Kara Walker and the Missing Pages of the History Books
Artist Kara Walker uses visual disruption to restore the significance of Black experiences to the Civil War’s legacy.
Micco Caporale
Since her New York art world debut in 1994, Kara Walker has been known for creating alternative narratives of slavery by repurposing anti-Black antebellum caricatures in black cut-paper silhouettes, an 18th-century portraiture technique. Through these scenes, she picks at how racial inequality has been created and maintained.
Now, as the country grapples with still-standing monuments to Confederate leaders, the Smithsonian American Art Museum in Washington, D.C., is exhibiting Harper’s Pictorial History of the Civil War (Annotated), a print series made by Walker in 2005. Displayed for the first time in its entirety, the prints explore how a 150-year-old conflict can still produce so many subjective truths.
In 15 prints, Walker superimposes her cut-paper silhouettes onto reproductions of pen and ink drawings from the illustrated 1866 Harper’s Pictorial History of the Great Rebellion.

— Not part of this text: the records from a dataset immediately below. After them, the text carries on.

Background: an optimization exercise with open tools, aiming at small area, a short achievable clock period and few clock cycles per item. Do not read the settings as production practice. The RTL was checked by simulation tests, not by an equivalence proof against the original design. Power and IR drop assume default switching activity.

// mac_dsp_pipe
module mac_dsp_pipe #(
  parameter int A_WIDTH     = 25,
  parameter int B_WIDTH     = 18,
  parameter int ACC_WIDTH   = 48,
  parameter int PIPE_STAGES = 1
) (
  input  logic                 clk_i,
  input  logic                 rst_i,
  input  logic                 valid_i,
  output logic                 ready_o,
  input  logic [A_WIDTH-1:0]   a_i,
  input  logic [B_WIDTH-1:0]   b_i,
  input  logic                 clr_i,
  input  logic                 last_i,
  output logic                 valid_o,
  input  logic                 ready_i,
  output logic [ACC_WIDTH-1:0] acc_o,
  output logic                 ovf_o
);
Size: roughly 1,400 cells after synthesis, ~100 I/O pins, roughly 0.017 mm^2 of cells after synthesis.
Settings: LEC_CHECK=0, CAP_MARGIN=5, CORE_MARGIN=2, CORE_UTILIZATION=60, PLACE_DENSITY=0.75, SETUP_SLACK_MARGIN=3.2, SLEW_MARGIN=5; clock period 7.0 ns.
standard.sh (not shown) runs the stock make flow with config.mk's settings and CLKGATE_MAP_FILE= SYNTH_SCRIPT=/design/flow/synth_recipe.tcl, a recipe that flattens the netlist after the stock synthesis.
==> flow/flow/run.sh <==
#!/bin/bash
# Standard layout, with netlist steps between synthesis and floorplan: fanout.py takes out the
# synthesis buffers (the flow removes them anyway); fixinv.py removes the inverters that Yosys
# leaves between full-adder cells (a full adder is self-dual, so a cell can compute on complemented
# signals instead; single-output gates can be swapped for their complement); fanout.py then gives
# register outputs with many loads a driver (two inverters). The new netlist is used only if ABC's cec proves it
# equivalent to the standard synthesis (registers paired by name); else the standard one is kept.
set -uo pipefail
export PATH="$FLOW_HOME/../tools/install/yosys/bin:$FLOW_HOME/../tools/install/OpenROAD/bin:$PATH"
R=orfs/results/${FLOW_PLATFORM}/mac_dsp_pipe/base
# port buffers: a plain buffer instead of the delay cell buffer_ports picks by itself
export BUFFER_PORTS_ARGS="-buffer_cell sky130_fd_sc_hd__buf_1"
bash standard.sh synth > synth.log 2>&1 || { echo "synthesis failed"; exit 1; }
cp "$R/1_2_yosys.v" standard_synth.v
if python3 flow/fanout.py standard_synth.v nobuf_synth.v 0 > fanout0.log 2>&1 \
   && python3 flow/fixinv.py nobuf_synth.v inv_synth.v > fixinv.log 2>&1 \
   && python3 flow/fanout.py inv_synth.v fixed_synth.v ${FANOUT_MAX:-12} > fanout.log 2>&1 \
   && bash flow/cec.sh standard_synth.v fixed_synth.v > cec.log 2>&1 \
   && grep -q "Networks are equivalent" cec.log; then
  echo "using the netlist with full-adder polarities fixed"
  cp fixed_synth.v "$R/1_2_yosys.v"
  touch "$R/1_2_yosys.v"
else
  echo "keeping the standard netlist"
fi
bash standard.sh > layout.log 2>&1 || { echo "layout failed"; exit 1; }
test -f out/final.def
Other scripts of this flow, unchanged in this note and not shown: flow/flow/cec.sh, flow/flow/cutff.py, flow/flow/fanout.py, flow/flow/fixinv.py, flow/flow/lib2v.py
The starting point completed without violations.
Testbench counts at the start, summed over its fixed seeds: cycles 16,090, samples 16,066.
What follows belongs to an exercise in optimizing a design on an open flow for small area; a production flow would make more cautious choices. Function was checked by simulation only, so behaviour that the tests miss may differ from the original.

==> run a: inputs <==
## sprite_compositor
module sprite_compositor #(
  parameter int unsigned         NUM_OBJ  = 4,
  parameter int unsigned         COORD_W  = 10,
  parameter int unsigned         COLOR_W  = 24,
  parameter logic [COLOR_W-1:0]  BG_COLOR = '0
) (
  input  logic                         clk_i,
  input  logic                         reset_i,
  input  logic [COORD_W-1:0]           pixel_x_i,
  input  logic [COORD_W-1:0]           pixel_y_i,
  input  logic                         display_enable_i,
  input  logic                         frame_start_i,
  input  logic                         color_mode_i,
  input  logic [NUM_OBJ*COORD_W-1:0]   obj_x_i,
  input  logic [NUM_OBJ*COORD_W-1:0]   obj_y_i,
  input  logic [NUM_OBJ*COORD_W-1:0]   obj_w_i,
  input  logic [NUM_OBJ*COORD_W-1:0]   obj_h_i,
  input  logic [NUM_OBJ-1:0]           obj_circle_i,
  input  logic [NUM_OBJ*COLOR_W-1:0]   obj_color_i,
  input  logic [NUM_OBJ-1:0]           obj_en_i,
  output logic [COLOR_W-1:0]           rgb_o,
  output logic                         rgb_valid_o,
  output logic [NUM_OBJ-1:0]           hit_o,
  output logic [NUM_OBJ-1:0]           overlap_flags_o
);
Settings: LEC_CHECK=0, CAP_MARGIN=20, CORE_MARGIN=2, CORE_UTILIZATION=40, SLEW_MARGIN=20; clock period 9.0 ns.
run.sh (not shown) runs the stock make flow with config.mk's settings and CLKGATE_MAP_FILE= SYNTH_SCRIPT=/design/flow/synth_recipe.tcl, a recipe that flattens the netlist after the stock synthesis.
==> inputs of run b, as changes to run a <==
==> flow/design.v (replaced) <==
module sprite_compositor #(
  parameter int unsigned         NUM_OBJ  = 4,
  parameter int unsigned         COORD_W  = 10,
  parameter int unsigned         COLOR_W  = 24,
  parameter logic [COLOR_W-1:0]  BG_COLOR = '0
) (
  input  logic                         clk_i,
  input  logic                         reset_i,
  input  logic [COORD_W-1:0]           pixel_x_i,
  input  logic [COORD_W-1:0]           pixel_y_i,
  input  logic                         display_enable_i,
  input  logic                         frame_start_i,
  input  logic                         color_mode_i,
  input  logic [NUM_OBJ*COORD_W-1:0]   obj_x_i,
  input  logic [NUM_OBJ*COORD_W-1:0]   obj_y_i,
  input  logic [NUM_OBJ*COORD_W-1:0]   obj_w_i,
  input  logic [NUM_OBJ*COORD_W-1:0]   obj_h_i,
  input  logic [NUM_OBJ-1:0]           obj_circle_i,
  input  logic [NUM_OBJ*COLOR_W-1:0]   obj_color_i,
  input  logic [NUM_OBJ-1:0]           obj_en_i,
  output logic [COLOR_W-1:0]           rgb_o,
  output logic                         rgb_valid_o,
  output logic [NUM_OBJ-1:0]           hit_o,
  output logic [NUM_OBJ-1:0]           overlap_flags_o
);
  localparam int unsigned RW = COORD_W - 1;    
  logic [NUM_OBJ*COORD_W-1:0] sh_x_q, sh_y_q, sh_w_q, sh_h_q;
  logic [NUM_OBJ-1:0]         sh_circle_q, sh_en_q;
  logic [NUM_OBJ*COLOR_W-1:0] sh_color_q;
  always_ff @(posedge clk_i or posedge reset_i) begin
    if (reset_i)             sh_en_q <= '0;
    else if (frame_start_i)  sh_en_q <= obj_en_i;
  end
  always_ff @(posedge clk_i) begin
    if (frame_start_i) begin
      sh_x_q      <= obj_x_i;
      sh_y_q      <= obj_y_i;
      sh_w_q      <= obj_w_i;
      sh_h_q      <= obj_h_i;
      sh_circle_q <= obj_circle_i;
      sh_color_q  <= obj_color_i;
    end
  end
  logic [NUM_OBJ-1:0] hit_d;
  always_comb begin
    for (int unsigned i = 0; i < NUM_OBJ; i++) begin
      logic [COORD_W:0]   ux, uy;       
      logic [COORD_W-1:0] w, h;
      logic [RW-1:0]      r;
      logic [COORD_W:0]   tx, ty;       
      logic [COORD_W-1:0] ax, ay;       
      logic [2*RW:0]      dsq;
      logic [2*RW-1:0]    rsq;
      logic               in_box, rect, circ;
      ux = {1'b0, pixel_x_i} - {1'b0, sh_x_q[i*COORD_W +: COORD_W]};
      uy = {1'b0, pixel_y_i} - {1'b0, sh_y_q[i*COORD_W +: COORD_W]};
      w  = sh_w_q[i*COORD_W +: COORD_W];
      h  = sh_h_q[i*COORD_W +: COORD_W];
      r  = w[COORD_W-1:1];
      in_box = !ux[COORD_W] && !uy[COORD_W];
      rect   = (ux[COORD_W-1:0] < w) && (uy[COORD_W-1:0] < h);
      tx = {1'b0, ux[COORD_W-1:0]} - {2'b0, r};
      ty = {1'b0, uy[COORD_W-1:0]} - {2'b0, r};
      ax = tx[COORD_W] ? COORD_W'(-tx) : tx[COORD_W-1:0];
      ay = ty[COORD_W] ? COORD_W'(-ty) : ty[COORD_W-1:0];
      dsq = (2*RW+1)'(ax[RW-1:0] * ax[RW-1:0]) + (2*RW+1)'(ay[RW-1:0] * ay[RW-1:0]);
      rsq = r * r;
      circ = !ax[RW] && !ay[RW] && (dsq <= (2*RW+1)'(rsq));
      hit_d[i] = sh_en_q[i] && in_box && (sh_circle_q[i] ? circ : rect);
    end
  end
  logic [COLOR_W-1:0] rgb_d;
  always_comb begin
    if (color_mode_i) begin
      rgb_d = BG_COLOR;
      for (int i = NUM_OBJ - 1; i >= 0; i--)
        if (hit_d[i]) rgb_d = sh_color_q[i*COLOR_W +: COLOR_W];
    end else begin
      rgb_d = (|hit_d) ? '0 : '1;
    end
  end
  logic               v1_q, v2_q;
  logic [COLOR_W-1:0] rgb1_q, rgb2_q;
  logic [NUM_OBJ-1:0] hit1_q, hit2_q;
  always_ff @(posedge clk_i or posedge reset_i) begin
    if (reset_i) begin
      v1_q <= 1'b0;
      v2_q <= 1'b0;
    end else begin
      v1_q <= display_enable_i;
      v2_q <= v1_q;
    end
  end
  always_ff @(posedge clk_i) begin
    rgb1_q <= rgb_d;
    hit1_q <= hit_d;
    rgb2_q <= rgb1_q;
    hit2_q <= hit1_q;
  end
  logic [COLOR_W-1:0] rgb_q;
  logic [NUM_OBJ-1:0] hit_q;
  logic               valid_q;
  always_ff @(posedge clk_i or posedge reset_i) begin
    if (reset_i) begin
      rgb_q   <= '0;
      valid_q <= 1'b0;
      hit_q   <= '0;
    end else begin
      rgb_q   <= v2_q ? rgb2_q : '0;
      valid_q <= v2_q;
      hit_q   <= v2_q ? hit2_q : '0;
    end
  end
  logic [NUM_OBJ-1:0] upd_d, acc_q, ovl_q;
  always_comb begin
    for (int unsigned i = 0; i < NUM_OBJ; i++)
      upd_d[i] = hit_q[i] && |(hit_q & ~(NUM_OBJ'(1) << i));
  end
  always_ff @(posedge clk_i or posedge reset_i) begin
    if (reset_i) begin
      acc_q <= '0;
      ovl_q <= '0;
    end else if (frame_start_i) begin
      ovl_q <= acc_q | upd_d;
      acc_q <= '0;
    end else begin
      acc_q <= acc_q | upd_d;
    end
  end
  assign rgb_o           = rgb_q;
  assign rgb_valid_o     = valid_q;
  assign hit_o           = hit_q;
  assign overlap_flags_o = ovl_q;
endmodule
==> flow_summary_export.csv <==
group,metric,value,unit
sta,finalWorstSetupSlack,-3.33,ns
sta,min_period,12.33,ns
worst_hold_path,min_to,"rgb2_q[1]",
outcome,outcome,"failed layout checks",
yosys,async_flop_share,12.0,%
outcome,so_faults,"negative setup slack",
yosys,synth_edf_count,260,
sta,finalSetupViolCount,28,
the above is filed under run b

For generations, the book was treated as an objective archival text, even though it elided racism’s role in the war. By overlaying Black bodies onto Civil War scenes and battles, Walker uses visual disruption to restore the significance of Black experiences to the war’s legacy. She also reminds viewers that those most affected by history are often cut out of it.
Walker is not one to make explicit calls to action through her works or artist’s statements, but this show begs the question: Who did the original Harper’s historical narrative serve? History is never neutral — a fact to be mindful of when considering whether dismantling Confederate statues is “rewriting history” or simply making space for the histories that were never written.